◆ **PROBLEM TO SOLVE**
In the lines below, look for "WSeconds". Copy each line where it appears.

Collected data
▽

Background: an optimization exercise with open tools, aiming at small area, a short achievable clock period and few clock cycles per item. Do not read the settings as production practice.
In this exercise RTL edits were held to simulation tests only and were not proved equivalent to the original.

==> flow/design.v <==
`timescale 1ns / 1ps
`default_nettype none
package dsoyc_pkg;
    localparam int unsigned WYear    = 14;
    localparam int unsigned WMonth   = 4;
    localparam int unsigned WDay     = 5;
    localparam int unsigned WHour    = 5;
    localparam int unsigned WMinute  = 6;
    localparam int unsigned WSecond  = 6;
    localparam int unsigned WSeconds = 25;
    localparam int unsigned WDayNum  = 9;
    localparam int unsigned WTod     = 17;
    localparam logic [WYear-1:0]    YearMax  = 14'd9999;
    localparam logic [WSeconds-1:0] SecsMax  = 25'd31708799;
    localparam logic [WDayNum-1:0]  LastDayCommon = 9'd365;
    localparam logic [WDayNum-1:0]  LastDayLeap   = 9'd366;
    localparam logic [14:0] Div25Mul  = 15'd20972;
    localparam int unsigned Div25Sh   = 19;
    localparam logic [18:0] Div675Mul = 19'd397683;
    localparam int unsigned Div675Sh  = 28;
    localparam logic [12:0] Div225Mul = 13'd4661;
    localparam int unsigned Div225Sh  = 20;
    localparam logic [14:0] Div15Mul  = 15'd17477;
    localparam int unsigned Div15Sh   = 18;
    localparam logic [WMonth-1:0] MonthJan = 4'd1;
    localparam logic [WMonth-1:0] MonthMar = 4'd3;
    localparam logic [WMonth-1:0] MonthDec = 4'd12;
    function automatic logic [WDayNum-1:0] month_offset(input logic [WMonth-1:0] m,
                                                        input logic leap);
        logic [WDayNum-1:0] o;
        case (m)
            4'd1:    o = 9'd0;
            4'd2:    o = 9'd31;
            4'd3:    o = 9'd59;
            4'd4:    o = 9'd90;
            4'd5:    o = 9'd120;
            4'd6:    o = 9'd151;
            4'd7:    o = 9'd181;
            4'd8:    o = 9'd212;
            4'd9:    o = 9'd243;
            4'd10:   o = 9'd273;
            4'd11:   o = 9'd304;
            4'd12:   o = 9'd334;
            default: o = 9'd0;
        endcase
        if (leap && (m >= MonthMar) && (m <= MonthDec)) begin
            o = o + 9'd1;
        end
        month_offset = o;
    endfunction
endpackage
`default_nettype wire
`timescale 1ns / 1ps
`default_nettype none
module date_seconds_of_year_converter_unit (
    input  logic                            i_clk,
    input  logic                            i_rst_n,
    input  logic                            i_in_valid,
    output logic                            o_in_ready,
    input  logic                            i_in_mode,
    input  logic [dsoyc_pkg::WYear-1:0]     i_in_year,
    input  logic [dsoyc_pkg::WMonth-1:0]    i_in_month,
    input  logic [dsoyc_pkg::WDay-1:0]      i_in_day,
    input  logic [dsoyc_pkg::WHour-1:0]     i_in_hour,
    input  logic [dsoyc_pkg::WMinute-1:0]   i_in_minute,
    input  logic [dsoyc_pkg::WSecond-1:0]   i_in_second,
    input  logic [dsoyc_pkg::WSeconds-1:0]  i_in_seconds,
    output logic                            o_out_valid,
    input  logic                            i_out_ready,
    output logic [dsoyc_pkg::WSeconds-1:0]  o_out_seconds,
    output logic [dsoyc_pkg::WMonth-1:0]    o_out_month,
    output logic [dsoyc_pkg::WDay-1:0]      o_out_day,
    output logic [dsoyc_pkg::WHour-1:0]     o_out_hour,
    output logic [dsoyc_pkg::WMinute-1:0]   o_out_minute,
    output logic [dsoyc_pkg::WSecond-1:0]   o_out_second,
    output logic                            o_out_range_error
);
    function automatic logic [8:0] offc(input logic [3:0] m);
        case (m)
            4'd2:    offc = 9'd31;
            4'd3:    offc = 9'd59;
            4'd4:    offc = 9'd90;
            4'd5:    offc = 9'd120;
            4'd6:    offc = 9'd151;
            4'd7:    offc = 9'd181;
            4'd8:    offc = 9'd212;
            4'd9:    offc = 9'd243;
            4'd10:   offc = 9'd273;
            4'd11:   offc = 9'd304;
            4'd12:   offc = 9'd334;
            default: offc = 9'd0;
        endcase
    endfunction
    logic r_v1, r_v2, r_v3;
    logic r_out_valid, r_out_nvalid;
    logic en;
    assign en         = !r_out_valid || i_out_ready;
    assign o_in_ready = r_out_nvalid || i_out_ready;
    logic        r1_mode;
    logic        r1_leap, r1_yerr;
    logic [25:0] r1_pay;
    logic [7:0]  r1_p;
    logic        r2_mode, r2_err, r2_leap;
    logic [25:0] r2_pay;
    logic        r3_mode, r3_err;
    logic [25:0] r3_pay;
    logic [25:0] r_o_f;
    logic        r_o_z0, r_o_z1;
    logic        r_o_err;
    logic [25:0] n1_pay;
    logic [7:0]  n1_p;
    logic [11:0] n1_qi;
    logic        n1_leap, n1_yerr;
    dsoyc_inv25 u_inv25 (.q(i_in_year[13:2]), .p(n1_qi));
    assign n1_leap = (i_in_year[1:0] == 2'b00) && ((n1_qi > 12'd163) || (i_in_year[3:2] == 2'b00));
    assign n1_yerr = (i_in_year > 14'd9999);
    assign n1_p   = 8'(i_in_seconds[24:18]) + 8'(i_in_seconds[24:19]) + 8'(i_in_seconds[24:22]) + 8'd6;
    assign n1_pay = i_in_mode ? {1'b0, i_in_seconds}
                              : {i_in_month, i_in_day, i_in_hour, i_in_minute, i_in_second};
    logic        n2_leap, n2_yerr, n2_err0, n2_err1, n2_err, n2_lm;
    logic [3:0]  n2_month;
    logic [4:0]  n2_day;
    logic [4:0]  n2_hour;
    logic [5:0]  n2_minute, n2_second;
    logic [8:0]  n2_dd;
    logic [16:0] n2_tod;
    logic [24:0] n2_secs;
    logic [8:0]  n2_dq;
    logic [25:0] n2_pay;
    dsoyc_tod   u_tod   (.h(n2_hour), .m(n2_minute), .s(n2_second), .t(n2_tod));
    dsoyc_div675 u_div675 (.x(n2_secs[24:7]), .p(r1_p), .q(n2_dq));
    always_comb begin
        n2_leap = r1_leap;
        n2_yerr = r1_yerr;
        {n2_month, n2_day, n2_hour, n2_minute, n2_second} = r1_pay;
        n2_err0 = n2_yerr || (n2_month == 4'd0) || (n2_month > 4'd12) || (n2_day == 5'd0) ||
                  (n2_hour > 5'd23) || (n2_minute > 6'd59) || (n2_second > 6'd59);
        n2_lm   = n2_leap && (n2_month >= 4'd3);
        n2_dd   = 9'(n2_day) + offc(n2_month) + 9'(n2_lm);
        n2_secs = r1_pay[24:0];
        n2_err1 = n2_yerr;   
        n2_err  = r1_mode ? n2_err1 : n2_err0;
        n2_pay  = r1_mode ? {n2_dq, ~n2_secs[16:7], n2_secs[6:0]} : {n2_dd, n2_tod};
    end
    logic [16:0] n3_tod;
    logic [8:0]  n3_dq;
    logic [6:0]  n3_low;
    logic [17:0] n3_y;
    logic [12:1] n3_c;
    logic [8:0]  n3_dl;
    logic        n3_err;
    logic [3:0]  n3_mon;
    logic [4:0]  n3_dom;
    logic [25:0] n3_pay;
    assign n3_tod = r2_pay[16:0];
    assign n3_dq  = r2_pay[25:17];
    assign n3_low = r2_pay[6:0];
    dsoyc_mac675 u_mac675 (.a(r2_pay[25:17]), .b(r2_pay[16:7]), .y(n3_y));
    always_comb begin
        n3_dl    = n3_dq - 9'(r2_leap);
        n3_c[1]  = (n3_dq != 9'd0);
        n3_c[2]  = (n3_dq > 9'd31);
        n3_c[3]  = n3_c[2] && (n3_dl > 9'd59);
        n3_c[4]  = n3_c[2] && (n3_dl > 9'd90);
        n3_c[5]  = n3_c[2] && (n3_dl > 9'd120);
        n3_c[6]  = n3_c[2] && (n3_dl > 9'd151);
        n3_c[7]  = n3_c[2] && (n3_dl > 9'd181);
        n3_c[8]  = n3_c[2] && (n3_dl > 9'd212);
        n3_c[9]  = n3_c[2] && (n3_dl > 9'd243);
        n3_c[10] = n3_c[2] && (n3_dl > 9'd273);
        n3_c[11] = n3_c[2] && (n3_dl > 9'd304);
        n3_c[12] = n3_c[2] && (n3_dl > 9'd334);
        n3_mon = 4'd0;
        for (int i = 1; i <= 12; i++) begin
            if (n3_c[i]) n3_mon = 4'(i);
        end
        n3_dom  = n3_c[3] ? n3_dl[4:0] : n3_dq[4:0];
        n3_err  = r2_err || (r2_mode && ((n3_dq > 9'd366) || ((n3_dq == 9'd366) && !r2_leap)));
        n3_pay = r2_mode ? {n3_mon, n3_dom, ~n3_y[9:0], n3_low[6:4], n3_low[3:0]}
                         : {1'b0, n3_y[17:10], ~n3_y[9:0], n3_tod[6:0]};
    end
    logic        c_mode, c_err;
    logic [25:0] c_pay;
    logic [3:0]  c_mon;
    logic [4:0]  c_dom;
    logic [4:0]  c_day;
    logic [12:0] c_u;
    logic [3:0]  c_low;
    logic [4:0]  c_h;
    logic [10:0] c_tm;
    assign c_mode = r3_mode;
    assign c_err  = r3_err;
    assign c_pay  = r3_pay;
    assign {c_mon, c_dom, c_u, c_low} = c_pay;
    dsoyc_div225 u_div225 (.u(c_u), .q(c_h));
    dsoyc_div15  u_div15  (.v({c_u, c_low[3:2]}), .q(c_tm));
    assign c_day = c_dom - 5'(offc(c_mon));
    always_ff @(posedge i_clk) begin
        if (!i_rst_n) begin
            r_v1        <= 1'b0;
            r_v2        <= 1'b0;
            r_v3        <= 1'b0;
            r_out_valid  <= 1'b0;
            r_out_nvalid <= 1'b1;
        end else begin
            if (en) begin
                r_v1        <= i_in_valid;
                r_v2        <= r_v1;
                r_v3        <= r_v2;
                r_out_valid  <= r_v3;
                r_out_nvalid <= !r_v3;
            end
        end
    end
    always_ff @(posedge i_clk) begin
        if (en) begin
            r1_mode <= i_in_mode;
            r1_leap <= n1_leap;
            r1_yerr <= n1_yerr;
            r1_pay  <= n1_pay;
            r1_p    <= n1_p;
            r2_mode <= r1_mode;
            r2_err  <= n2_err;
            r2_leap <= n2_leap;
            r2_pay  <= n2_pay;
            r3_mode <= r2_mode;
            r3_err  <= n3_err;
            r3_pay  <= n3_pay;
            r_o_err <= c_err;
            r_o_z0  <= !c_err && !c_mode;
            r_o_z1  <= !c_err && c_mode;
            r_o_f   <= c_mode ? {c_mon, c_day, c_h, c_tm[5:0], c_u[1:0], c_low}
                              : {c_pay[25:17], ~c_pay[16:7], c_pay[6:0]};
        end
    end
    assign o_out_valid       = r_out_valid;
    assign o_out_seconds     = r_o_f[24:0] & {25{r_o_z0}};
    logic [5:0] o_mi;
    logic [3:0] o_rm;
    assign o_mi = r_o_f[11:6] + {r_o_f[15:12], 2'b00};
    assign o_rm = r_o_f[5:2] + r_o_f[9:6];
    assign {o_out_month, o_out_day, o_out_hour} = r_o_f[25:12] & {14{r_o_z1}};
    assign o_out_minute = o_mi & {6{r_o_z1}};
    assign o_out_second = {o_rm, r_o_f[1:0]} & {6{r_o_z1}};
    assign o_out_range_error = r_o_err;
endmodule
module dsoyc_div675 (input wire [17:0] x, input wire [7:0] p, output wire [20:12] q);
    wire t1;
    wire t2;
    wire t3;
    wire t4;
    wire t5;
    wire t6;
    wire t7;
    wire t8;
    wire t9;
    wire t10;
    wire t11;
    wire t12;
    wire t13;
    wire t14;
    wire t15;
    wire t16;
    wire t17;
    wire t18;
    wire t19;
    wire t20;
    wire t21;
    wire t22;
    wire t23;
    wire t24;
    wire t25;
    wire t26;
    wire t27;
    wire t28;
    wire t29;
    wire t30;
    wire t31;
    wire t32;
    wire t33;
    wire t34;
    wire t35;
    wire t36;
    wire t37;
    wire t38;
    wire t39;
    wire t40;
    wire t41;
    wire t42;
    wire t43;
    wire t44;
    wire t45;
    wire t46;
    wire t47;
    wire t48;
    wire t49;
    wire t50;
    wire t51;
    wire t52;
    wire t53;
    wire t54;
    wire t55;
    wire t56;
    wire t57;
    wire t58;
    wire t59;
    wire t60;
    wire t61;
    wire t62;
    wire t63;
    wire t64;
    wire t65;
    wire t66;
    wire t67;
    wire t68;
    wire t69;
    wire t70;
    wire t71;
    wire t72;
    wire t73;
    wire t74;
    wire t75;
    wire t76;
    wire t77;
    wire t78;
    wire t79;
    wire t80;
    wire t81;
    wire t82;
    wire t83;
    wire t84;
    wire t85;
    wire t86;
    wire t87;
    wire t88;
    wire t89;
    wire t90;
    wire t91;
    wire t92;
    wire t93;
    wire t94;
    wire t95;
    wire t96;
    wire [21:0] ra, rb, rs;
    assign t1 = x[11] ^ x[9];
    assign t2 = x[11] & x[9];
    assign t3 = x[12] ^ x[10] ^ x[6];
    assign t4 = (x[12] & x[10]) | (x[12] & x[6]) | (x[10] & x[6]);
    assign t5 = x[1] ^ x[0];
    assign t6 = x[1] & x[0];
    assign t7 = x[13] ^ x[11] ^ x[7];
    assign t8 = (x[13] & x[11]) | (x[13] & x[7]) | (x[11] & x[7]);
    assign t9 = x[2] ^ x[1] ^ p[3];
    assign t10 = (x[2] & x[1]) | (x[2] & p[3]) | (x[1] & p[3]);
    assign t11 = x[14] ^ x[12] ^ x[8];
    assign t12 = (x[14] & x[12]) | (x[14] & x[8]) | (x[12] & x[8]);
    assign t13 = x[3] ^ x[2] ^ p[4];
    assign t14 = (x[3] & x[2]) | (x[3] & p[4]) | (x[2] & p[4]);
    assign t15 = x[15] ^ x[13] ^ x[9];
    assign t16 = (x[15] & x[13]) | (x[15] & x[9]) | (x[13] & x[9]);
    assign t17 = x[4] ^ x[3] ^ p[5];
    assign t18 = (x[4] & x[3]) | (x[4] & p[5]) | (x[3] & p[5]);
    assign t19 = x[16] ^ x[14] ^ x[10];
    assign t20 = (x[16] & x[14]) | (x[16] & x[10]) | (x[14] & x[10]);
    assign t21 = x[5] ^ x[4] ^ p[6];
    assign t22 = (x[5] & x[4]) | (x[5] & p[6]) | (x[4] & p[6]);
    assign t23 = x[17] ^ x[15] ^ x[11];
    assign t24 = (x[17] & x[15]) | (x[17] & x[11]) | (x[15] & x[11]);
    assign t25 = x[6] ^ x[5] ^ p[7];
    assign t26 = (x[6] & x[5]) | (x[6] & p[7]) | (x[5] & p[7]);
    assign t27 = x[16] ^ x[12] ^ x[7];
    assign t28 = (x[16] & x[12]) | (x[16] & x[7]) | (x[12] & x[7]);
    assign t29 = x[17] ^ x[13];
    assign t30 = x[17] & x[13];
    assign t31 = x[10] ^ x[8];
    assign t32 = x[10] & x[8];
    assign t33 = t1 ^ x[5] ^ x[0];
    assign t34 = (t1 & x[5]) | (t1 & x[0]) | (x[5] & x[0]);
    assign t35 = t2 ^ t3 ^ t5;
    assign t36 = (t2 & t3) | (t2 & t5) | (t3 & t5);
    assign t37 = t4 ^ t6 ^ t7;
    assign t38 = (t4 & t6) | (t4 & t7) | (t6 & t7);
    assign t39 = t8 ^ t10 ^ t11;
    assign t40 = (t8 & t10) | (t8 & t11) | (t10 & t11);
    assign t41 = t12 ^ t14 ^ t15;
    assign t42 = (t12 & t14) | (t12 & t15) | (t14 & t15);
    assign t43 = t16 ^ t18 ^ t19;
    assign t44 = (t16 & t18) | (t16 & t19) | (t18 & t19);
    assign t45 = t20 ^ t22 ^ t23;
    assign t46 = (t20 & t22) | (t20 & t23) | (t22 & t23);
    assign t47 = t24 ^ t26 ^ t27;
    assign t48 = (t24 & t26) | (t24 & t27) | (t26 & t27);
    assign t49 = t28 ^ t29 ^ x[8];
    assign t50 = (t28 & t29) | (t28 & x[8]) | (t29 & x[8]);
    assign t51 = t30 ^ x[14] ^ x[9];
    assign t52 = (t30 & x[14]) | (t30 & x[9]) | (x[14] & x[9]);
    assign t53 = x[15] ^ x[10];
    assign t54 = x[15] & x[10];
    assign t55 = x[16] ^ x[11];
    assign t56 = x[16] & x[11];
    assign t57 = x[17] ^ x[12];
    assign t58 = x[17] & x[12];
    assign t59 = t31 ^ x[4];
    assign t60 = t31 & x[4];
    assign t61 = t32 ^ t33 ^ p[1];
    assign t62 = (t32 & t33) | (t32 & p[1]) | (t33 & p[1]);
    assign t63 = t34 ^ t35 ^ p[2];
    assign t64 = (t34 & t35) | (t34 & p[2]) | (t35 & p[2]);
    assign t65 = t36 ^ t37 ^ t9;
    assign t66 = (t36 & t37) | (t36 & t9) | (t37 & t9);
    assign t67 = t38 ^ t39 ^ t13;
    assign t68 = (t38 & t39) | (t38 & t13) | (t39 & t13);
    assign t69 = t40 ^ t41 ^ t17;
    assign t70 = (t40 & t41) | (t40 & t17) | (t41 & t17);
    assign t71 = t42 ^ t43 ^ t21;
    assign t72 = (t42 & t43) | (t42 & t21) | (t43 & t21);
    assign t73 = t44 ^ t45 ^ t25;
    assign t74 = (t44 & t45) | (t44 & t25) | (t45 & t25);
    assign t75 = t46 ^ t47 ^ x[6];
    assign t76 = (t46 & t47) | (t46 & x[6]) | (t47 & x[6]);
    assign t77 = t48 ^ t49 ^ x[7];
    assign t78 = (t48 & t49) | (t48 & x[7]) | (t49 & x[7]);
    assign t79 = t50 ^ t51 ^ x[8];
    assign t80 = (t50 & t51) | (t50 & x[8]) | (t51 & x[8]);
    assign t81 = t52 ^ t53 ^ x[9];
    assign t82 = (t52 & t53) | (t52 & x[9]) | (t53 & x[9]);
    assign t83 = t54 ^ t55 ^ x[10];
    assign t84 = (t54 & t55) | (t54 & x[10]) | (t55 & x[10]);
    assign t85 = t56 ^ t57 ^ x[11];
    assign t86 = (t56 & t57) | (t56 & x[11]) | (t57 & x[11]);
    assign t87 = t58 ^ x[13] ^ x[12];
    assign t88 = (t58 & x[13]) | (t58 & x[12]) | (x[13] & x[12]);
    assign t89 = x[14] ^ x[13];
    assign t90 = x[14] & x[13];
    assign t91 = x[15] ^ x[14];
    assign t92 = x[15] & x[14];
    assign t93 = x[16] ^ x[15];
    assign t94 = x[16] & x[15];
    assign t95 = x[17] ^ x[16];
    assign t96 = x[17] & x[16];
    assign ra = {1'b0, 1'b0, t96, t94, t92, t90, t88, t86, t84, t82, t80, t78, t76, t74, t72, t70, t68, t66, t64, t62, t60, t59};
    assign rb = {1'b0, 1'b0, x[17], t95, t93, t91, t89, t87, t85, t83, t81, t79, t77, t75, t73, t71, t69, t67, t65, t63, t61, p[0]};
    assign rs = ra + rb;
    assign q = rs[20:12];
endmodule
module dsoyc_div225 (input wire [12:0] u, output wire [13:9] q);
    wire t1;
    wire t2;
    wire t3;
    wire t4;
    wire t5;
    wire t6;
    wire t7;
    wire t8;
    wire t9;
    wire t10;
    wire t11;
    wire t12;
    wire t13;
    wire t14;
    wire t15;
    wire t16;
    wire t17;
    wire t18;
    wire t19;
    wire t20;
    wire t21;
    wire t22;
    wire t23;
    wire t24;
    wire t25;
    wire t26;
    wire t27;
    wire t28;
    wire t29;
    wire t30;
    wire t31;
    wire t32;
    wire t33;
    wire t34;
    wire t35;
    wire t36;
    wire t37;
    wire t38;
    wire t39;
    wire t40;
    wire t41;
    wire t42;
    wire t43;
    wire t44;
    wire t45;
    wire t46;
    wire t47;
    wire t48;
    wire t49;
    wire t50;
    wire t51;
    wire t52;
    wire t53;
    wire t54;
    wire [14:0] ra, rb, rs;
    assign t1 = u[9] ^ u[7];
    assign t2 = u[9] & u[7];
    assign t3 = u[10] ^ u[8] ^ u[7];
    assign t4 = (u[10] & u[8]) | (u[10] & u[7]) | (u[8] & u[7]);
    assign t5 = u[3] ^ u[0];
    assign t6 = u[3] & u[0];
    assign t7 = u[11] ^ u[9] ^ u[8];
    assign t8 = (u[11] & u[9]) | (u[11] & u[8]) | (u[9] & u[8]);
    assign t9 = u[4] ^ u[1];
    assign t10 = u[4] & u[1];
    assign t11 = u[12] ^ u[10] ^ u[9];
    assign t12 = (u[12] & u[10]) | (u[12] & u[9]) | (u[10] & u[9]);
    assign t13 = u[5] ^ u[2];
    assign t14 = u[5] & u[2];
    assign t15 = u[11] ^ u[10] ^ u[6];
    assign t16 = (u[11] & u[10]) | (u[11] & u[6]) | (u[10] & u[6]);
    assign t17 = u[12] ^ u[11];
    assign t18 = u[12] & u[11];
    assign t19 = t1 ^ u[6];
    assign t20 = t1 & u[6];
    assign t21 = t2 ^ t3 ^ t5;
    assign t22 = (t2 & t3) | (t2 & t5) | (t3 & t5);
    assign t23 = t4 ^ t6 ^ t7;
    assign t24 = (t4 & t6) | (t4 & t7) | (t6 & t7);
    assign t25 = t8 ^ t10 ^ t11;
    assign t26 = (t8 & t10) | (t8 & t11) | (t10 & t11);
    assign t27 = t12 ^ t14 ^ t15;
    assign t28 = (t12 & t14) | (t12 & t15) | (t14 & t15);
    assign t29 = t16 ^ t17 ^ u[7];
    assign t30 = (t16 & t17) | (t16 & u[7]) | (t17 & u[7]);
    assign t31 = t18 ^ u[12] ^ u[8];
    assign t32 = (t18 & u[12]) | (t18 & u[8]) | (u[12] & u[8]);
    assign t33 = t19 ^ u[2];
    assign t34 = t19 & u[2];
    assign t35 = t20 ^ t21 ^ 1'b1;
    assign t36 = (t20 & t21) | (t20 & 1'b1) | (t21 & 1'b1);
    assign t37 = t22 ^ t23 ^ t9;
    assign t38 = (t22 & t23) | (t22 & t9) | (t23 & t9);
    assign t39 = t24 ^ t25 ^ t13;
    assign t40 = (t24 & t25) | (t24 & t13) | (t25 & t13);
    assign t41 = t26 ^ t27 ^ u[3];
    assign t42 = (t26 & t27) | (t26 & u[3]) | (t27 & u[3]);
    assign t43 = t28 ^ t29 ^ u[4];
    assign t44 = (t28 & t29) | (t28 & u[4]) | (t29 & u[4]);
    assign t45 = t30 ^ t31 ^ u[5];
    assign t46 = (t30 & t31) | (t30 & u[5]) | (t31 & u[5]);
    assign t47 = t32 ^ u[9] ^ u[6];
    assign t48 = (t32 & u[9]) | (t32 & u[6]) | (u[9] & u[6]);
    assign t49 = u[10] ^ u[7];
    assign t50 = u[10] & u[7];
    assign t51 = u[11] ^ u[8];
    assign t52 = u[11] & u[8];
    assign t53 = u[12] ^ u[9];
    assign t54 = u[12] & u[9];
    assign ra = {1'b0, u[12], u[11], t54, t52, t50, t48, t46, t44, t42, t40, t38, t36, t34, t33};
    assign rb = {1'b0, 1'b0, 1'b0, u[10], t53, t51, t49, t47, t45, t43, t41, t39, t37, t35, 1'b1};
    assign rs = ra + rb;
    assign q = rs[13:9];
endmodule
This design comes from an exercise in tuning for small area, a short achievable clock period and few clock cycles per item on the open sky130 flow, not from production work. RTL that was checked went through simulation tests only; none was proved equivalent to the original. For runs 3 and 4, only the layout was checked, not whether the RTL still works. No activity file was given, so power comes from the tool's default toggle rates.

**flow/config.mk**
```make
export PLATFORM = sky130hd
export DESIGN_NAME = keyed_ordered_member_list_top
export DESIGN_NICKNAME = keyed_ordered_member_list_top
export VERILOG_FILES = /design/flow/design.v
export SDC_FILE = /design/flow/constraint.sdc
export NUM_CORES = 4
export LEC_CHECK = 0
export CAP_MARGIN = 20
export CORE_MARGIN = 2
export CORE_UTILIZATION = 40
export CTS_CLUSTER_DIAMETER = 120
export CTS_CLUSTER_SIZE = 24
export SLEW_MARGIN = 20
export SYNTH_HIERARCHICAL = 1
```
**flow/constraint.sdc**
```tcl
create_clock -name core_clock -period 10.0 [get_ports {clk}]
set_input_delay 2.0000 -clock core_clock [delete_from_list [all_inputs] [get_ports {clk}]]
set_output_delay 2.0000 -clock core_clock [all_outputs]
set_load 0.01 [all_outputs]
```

△

◆ **RESULT OF THE EXERCISE**
    localparam int unsigned WSeconds = 25;
    localparam logic [WSeconds-1:0] SecsMax  = 25'd31708799;
    input  logic [dsoyc_pkg::WSeconds-1:0]  i_in_seconds,
    output logic [dsoyc_pkg::WSeconds-1:0]  o_out_seconds,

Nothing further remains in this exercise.